Beautiful Disaster
by Rheanne
Summary: And if I could hold on through the tears and the laughter. Would it be beautiful or just a beautiful disaster?


**Disclaimer:** I don't own anything. The characters belong to GH and the song _Beautiful Disaster_ belongs to Kelly Clarkson.

**Summary:** Carly contemplates why she loves the one man that tears her apart.

**Beautiful Disaster 1/1:**

_He drowns in his dreams  
An exquisite extreme I know  
He's as damned as he seems  
And more heaven than a heart could hold  
And if I try to save him  
My whole world would cave in  
It just ain't right  
Lord, It just ain't right_

Not many people would put the name Sonny Corinthos and the word dreamer together. After all, he's the largest mob boss on the Eastern seaboard and just as fierce as they come. No, Sonny Corinthos is a perfectionist that rules with an iron fist, certainly not a starry eyed idealist. That's the public persona he lives and I indulge him by letting him believe that I view him the same way. But deep down I know that he is so much different than the classy Italian suits he wears. He will forever be that little boy that strived for his stepfather to accept him and his mom to protect him

He sets these impossible standards for himself and the people he knows. My bar was raised to heights that would give others nosebleeds. But not me, because I wanted to be the woman he always dreamed of. I wanted to be the one that gave him everything he hoped for. And for a short time, I was. I was everything that he could conjure up plus so much more. Then somewhere along the line, I faltered. I lost sight of him and therefore he lost sight of me. I couldn't be what he wanted and what I always thought I was at the same time. I had to stop sacrificing everything for him even though I didn't want too. Because lord knows that there is nothing I love more than Michael "Sonny" Corinthos, but at the same time he had no idea who Caroline Benson was.

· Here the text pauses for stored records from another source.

This design comes from an exercise in tuning for small area on the open sky130 flow, not from production work. Only simulation tests tie the RTL to the original design; equivalence was not proved. Power and IR drop assume default switching activity.

## flow/run.sh

```bash
#!/bin/bash
# synth_recipe.tcl (not shown) runs the flow's synth.tcl, then flattens the netlist and writes it again
# the make line also repeats each setting of config.mk as NAME=value (left out here)
make -C /OpenROAD-flow-scripts/flow DESIGN_CONFIG=/design/flow/config.mk WORK_HOME=/design/flow/orfs CLKGATE_MAP_FILE= SYNTH_SCRIPT=/design/flow/synth_recipe.tcl finish
```

## flow/config.mk

```make
export PLATFORM = sky130hd
export DESIGN_NAME = row_pwm
export DESIGN_NICKNAME = row_pwm
export VERILOG_FILES = /design/flow/design.v
export SDC_FILE = /design/flow/constraint.sdc
export NUM_CORES = 4
export LEC_CHECK = 0
export CAP_MARGIN = 20
export CORE_MARGIN = 2
export CORE_UTILIZATION = 25
export PLACE_DENSITY = 0.45
export SLEW_MARGIN = 20
```

## flow/constraint.sdc

```tcl
create_clock -name core_clock -period 20.0 [get_ports {clk}]
set_input_delay 4.0000 -clock core_clock [delete_from_list [all_inputs] [get_ports {clk}]]
set_output_delay 4.0000 -clock core_clock [all_outputs]
set_load 0.01 [all_outputs]
```

## flow/design.v

```verilog
module row_pwm (
    input  wire        clk,
    input  wire        rst,
    input  wire        tick,         
    input  wire        row_a,        
    input  wire [16:0] cfg_period,   
    input  wire        gstart,       
    input  wire        wr_duty,
    input  wire        wr_phase,
    input  wire [2:0]  wr_ch,
    input  wire [16:0] wr_data,      
    output reg  [7:0]  out,
    output reg  [16:0] cnt,
    output reg         wrap
);
    function [17:0] add17;           
        input [16:0] a, b;
        input        ci;
        integer k;
        reg c;
        begin
            c = ci;
            for (k = 0; k < 17; k = k + 1) begin
                add17[k] = a[k] ^ b[k] ^ c;
                c = (a[k] & b[k]) | (a[k] & c) | (b[k] & c);
            end
            add17[17] = c;
        end
    endfunction
    function [16:0] inc17;           
        input [16:0] a;
        integer k;
        reg c;
        begin
            c = 1'b1;
            for (k = 0; k < 17; k = k + 1) begin
                inc17[k] = a[k] ^ c;
                c = a[k] & c;
            end
        end
    endfunction
    function [16:0] dec17;           
        input [16:0] a;
        integer k;
        reg b;
        begin
            b = 1'b1;
            for (k = 0; k < 17; k = k + 1) begin
                dec17[k] = a[k] ^ b;
                b = ~a[k] & b;
            end
        end
    endfunction
    function lt17;                   
        input [16:0] a, b;
        integer k;
        reg c;
        begin
            c = 1'b0;
            for (k = 0; k < 17; k = k + 1)
                c = (~a[k] & b[k]) | (~(a[k] ^ b[k]) & c);
            lt17 = c;
        end
    endfunction
    reg  [16:0] per;
    wire [16:0] pmin    = row_a ? 17'd2500 : 17'd500;
    wire [16:0] cfg_cl  = lt17(cfg_period, pmin) ? pmin :
                          lt17(17'd100000, cfg_period) ? 17'd100000 : cfg_period;
    wire [16:0] cnt_inc = inc17(cnt);
    wire        at_end  = (cnt_inc == per);
    wire        do_wrap = gstart || (tick && at_end);
    wire [16:0] per_nx  = do_wrap ? cfg_cl : per;
    reg  [8:0]  gap;
    reg  [7:0]  frac;
    reg  [7:0]  m;
    wire        gap1    = (gap == 9'd1);
    wire        hit     = tick && !do_wrap && gap1;
    wire [17:0] fsum    = add17({9'd0, frac}, {9'd0, per[7:0]}, 1'b0);
    wire [17:0] gnext   = add17({8'd0, per[16:8]}, 17'd0, fsum[8]);
    wire [16:0] gdec    = dec17({8'd0, gap});
    wire [16:0] minc    = inc17({9'd0, m});
    always @(posedge clk) begin
        if (rst) begin
            m    <= 8'd1;
            gap  <= 9'd19;           
            frac <= 8'd136;          
        end else if (do_wrap) begin
            m    <= 8'd1;
            gap  <= per_nx[16:8];
            frac <= per_nx[7:0];
        end else if (tick) begin
            if (gap1) begin
                m    <= minc[7:0];
                gap  <= gnext[8:0];
                frac <= fsum[7:0];
            end else begin
                gap  <= gdec[8:0];
            end
        end
    end
    always @(posedge clk) begin
        if (rst) begin
            cnt  <= 17'd0;
            per  <= 17'd5000;
            wrap <= 1'b0;
        end else begin
            cnt  <= do_wrap ? 17'd0 : (tick ? cnt_inc : cnt);
            per  <= per_nx;
            wrap <= do_wrap;
        end
    end
    reg  [16:0] duty_w  [0:7];
    reg  [7:0]  phase_w [0:7];
    reg  [16:0] duty_a  [0:7];
    reg  [7:0]  phase_a [0:7];
    reg  [16:0] rem     [0:7];   
    reg  [16:0] mq      [0:7];   
    reg  [16:0] mp      [0:7];   
    reg         ra      [0:7];   
    reg         hc      [0:7];   
    integer i;
    reg  [16:0] dn, tminv, kend;
    reg         st, q, step, fin, lo, hi;
    reg  [17:0] sum;
    reg  [16:0] rdec;
    always @(posedge clk) begin
        if (rst) begin
            out <= 8'd0;
            for (i = 0; i < 8; i = i + 1) begin
                duty_w[i]  <= 17'd0;
                duty_a[i]  <= 17'd0;
                phase_w[i] <= 8'd32 * i[7:0];
                phase_a[i] <= 8'd32 * i[7:0];
                rem[i]     <= 17'd18;
                mq[i]      <= 17'd0;
                hc[i]      <= 1'b0;
            end
        end else begin
            for (i = 0; i < 8; i = i + 1) begin
                if (do_wrap) begin
                    duty_a[i]  <= duty_w[i];
                    phase_a[i] <= phase_w[i];
                end
                dn    = do_wrap ? duty_w[i] : duty_a[i];
                st    = do_wrap ? (phase_w[i] == 8'd0) : (hit && phase_a[i] == m);
                q     = mq[i][0];
                step  = (mq[i][16:1] != 16'd0);
                fin   = (mq[i] == 17'd1);
                sum   = add17(rem[i], q ? mp[i] : 17'd0, 1'b0);
                tminv = ra[i] ? 17'd100 : 17'd20;
                lo    = (rem[i][16:7] == 10'd0) && (rem[i][6:0] < tminv[6:0]);
                hi    = lt17(mp[i], add17(rem[i], tminv, 1'b0));
                kend  = hc[i] ? (ra[i] ? 17'd118 : 17'd38) : 17'd18;
                rdec  = dec17(rem[i]);
                if (dn == 17'd0) begin
                    rem[i] <= 17'd18;
                    hc[i]  <= 1'b0;
                    mq[i]  <= 17'd0;
                    out[i] <= 1'b0;
                end else if (dn[16]) begin
                    rem[i] <= 17'd18;
                    hc[i]  <= 1'b0;
                    mq[i]  <= 17'd0;
                    out[i] <= 1'b1;
                end else if (st) begin
                    rem[i] <= 17'd0;
                    hc[i]  <= 1'b0;
                    mq[i]  <= {1'b1, dn[15:0]};
                    mp[i]  <= per_nx;
                    ra[i]  <= row_a;
                    out[i] <= 1'b1;
                end else if (tick) begin
                    if (step) begin
                        rem[i] <= sum[17:1];
                        mq[i]  <= mq[i] >> 1;
                    end else if (fin) begin
                        if (lo)
                            rem[i] <= tminv;
                        else if (hi) begin
                            rem[i] <= mp[i];
                            hc[i]  <= 1'b1;
                        end
                        mq[i] <= 17'd0;
                    end else if (rem[i] != kend) begin
                        rem[i] <= rdec;
                    end else begin
                        out[i] <= 1'b0;
                    end
                end
            end
            if (wr_duty)
                duty_w[wr_ch] <= wr_data;
            if (wr_phase)
                phase_w[wr_ch] <= wr_data[7:0];
        end
    end
endmodule
```

==> reports/results.tsv, run 1 <==
metric	value	unit
status	no timing/DRC/antenna violations	
final_core_util	28.7	%
worstPathRequired	20540	ps
die-area	203000	sq um
worst-path-buf-inv	5	
synth_ff_type	dfxtp_1	
drv_slew	0	
period_share	42.6	%
cts_buffers	105	
die-width	451	um
dp_hpwl	101000	um
setup-violations-final	0	
tightest_slew	1110	ps
fp-row-count	164	
netlist.area_leader.share	22.0	%
hold_class	reg -> reg	
reg2reg_to	rem[3][15]	
cts_root_buffer	clkbuf_16	
placed_cell_area	53500	sq um
gp_congestion	0.826	
synth.distinct_cells	72	
cts_tree	done	
first_iter_violations	2151	
vias	35400	
slowest_stage	a41oi_4	
routed_via_density	4.61	
fin_ws	11470	ps
p_total	5.14	mW
antenna_found_initial	14	
peakVddDrop	71.3	uV
grt_max_degree	121	
start_util	25.1	%
worst_clock_skew	43.4	ps
cpMostUsedCell	buf_4	
synth_area	49900	sq um
fin_nets	5554	
coreArea	199000	sq um
period_needed	8530	ps
async_reset_ff_share	0	%
htree_levels	3	
ant_nets	0	
p_leak	23.5	nW
worstSkewPairLatency	730	ps
wl_per_cell	18.7	um
layout_common_cells	nor2_1, dfxtp_1, ha_1	
grt_pass1_vias	35500	
ys_warn_count	8	
max_freq	117	MHz
cp.depth	10	
drc	0	
tns	0	ps
rsz0062_at_grt	false	
port_buffers	69	
fin_hold_ws	476	ps
yosysSeqAreaShare	42.7	%
yosysTopAreaCell	dfxtp_1	
power_density	90.0	nW/um^2
io_pins	70	
hold_viol_final	0	
die_y	451	um
path_cells	clkdlybuf4s50_1, a41oi_4, buf_4, buf_12, buf_4, mux2i_1, o21bai_1, buf_4, or2_1, nor2_1	
grt_first_pass_wirelength	223000	um
first_pass_iters	5	
track_usage	14.1	%
synthTopCellsByArea	dfxtp_1, edfxtp_1, ha_1, fa_1, mux2i_1	
detail_route.wirelength	144000	um
crit_path_start_kind	input pin	
cp_top_family	buffers and inverters	
synthToLayoutAreaGrowth	14.4	%
cts.path.max_buffers	3	
mostFrequentLayoutCell	nor2_1	
clk_pin_slew	70	ps
layout.cells.non_filler	7695	
syn-num-nets	5567	
critPathCaptureType	register	
cts_resized	0	
design_area	57100	sq um
place_inst	7491	
grt_overflow	0	
postCtsHoldBufs	0	
r2r_slack	11510	ps
drive_gt1_share	7.33	%
synth-edff-count	344	
postCtsSetupBuffers	0	
slowest_delay	940	ps
r2r.worst_path.cells	27	
dp_slack	10670	ps
drv_cap	0	
ys_seq_elements	892	
crit_path_end	rem[3][15]	
syn_area_per_cell	10.1	sq um
slew_headroom	25.7	%
synthCells	4955	
worstPathArrival	9070	ps
r2r_start	cnt[0]	
critPathMaxFanout	120	
worst-setup-path-type	in -> reg	
numClockSinks	892	
critPathLaunch	gstart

He knows Carly Corinthos. His spontaneous, crazy ex wife. She's just as tarnished as him and that's what makes him feel safe with her. That's why their relationship began to shatter, because Caroline began to shine over Carly. There was no longer any way to hide the person that I had long since buried and that was something my ex husband obviously couldn't handle. He can blame the divorce on my lie about Kristina, but we both know better. Our ill-fated reunion was a little less warm then all the other ones that preceded it. The passion and love was still there, but somehow we had lost our sense of familiarity with one another. And if there is one thing that the big bad Sonny fears: It's change.

Oh and I don't know  
I don't know what he's after  
But he's so beautiful  
Such a beautiful disaster  
And if I could hold on  
Through the tears and the laughter  
Lord would it be beautiful,  
Or just a beautiful disaster?

Living with Sonny was like a roller coaster. I often found myself holding on for dear life during his eternal quests for the perfect family or the perfect vacation. Hell, everything with Sonny had to be perfect even though nothing really was. He created this fairy-tale image of what his life should be and each time he fell short it was someone else's fault. It was my responsibility to hold him together. Make sure that he played the "mobster with a heart of gold" role constantly. I wonder whose responsibility that is now. Alexis's? Probably not, she has Ric now and one Corinthos brother is enough to keep even the mighty Miss Davis on her toes. Sam's? Well, she seems pretty enamored with Jason these days. She's obviously following in my footsteps only backwards. Poor girl isn't going to be strong enough to endure the war that Sonny is sure to wage on Jason once he fully comprehends what exactly is going on between his best friend and ex mistress. So that leaves whom? Jordan? Oh yes his new lawyer that is soon going to find out what working for Mr. Corinthos really means. It's almost like he can't help falling in love with every woman that shows slight attraction towards him. Maybe he figures that if he sleeps with enough of them, he'll find his Miss Right.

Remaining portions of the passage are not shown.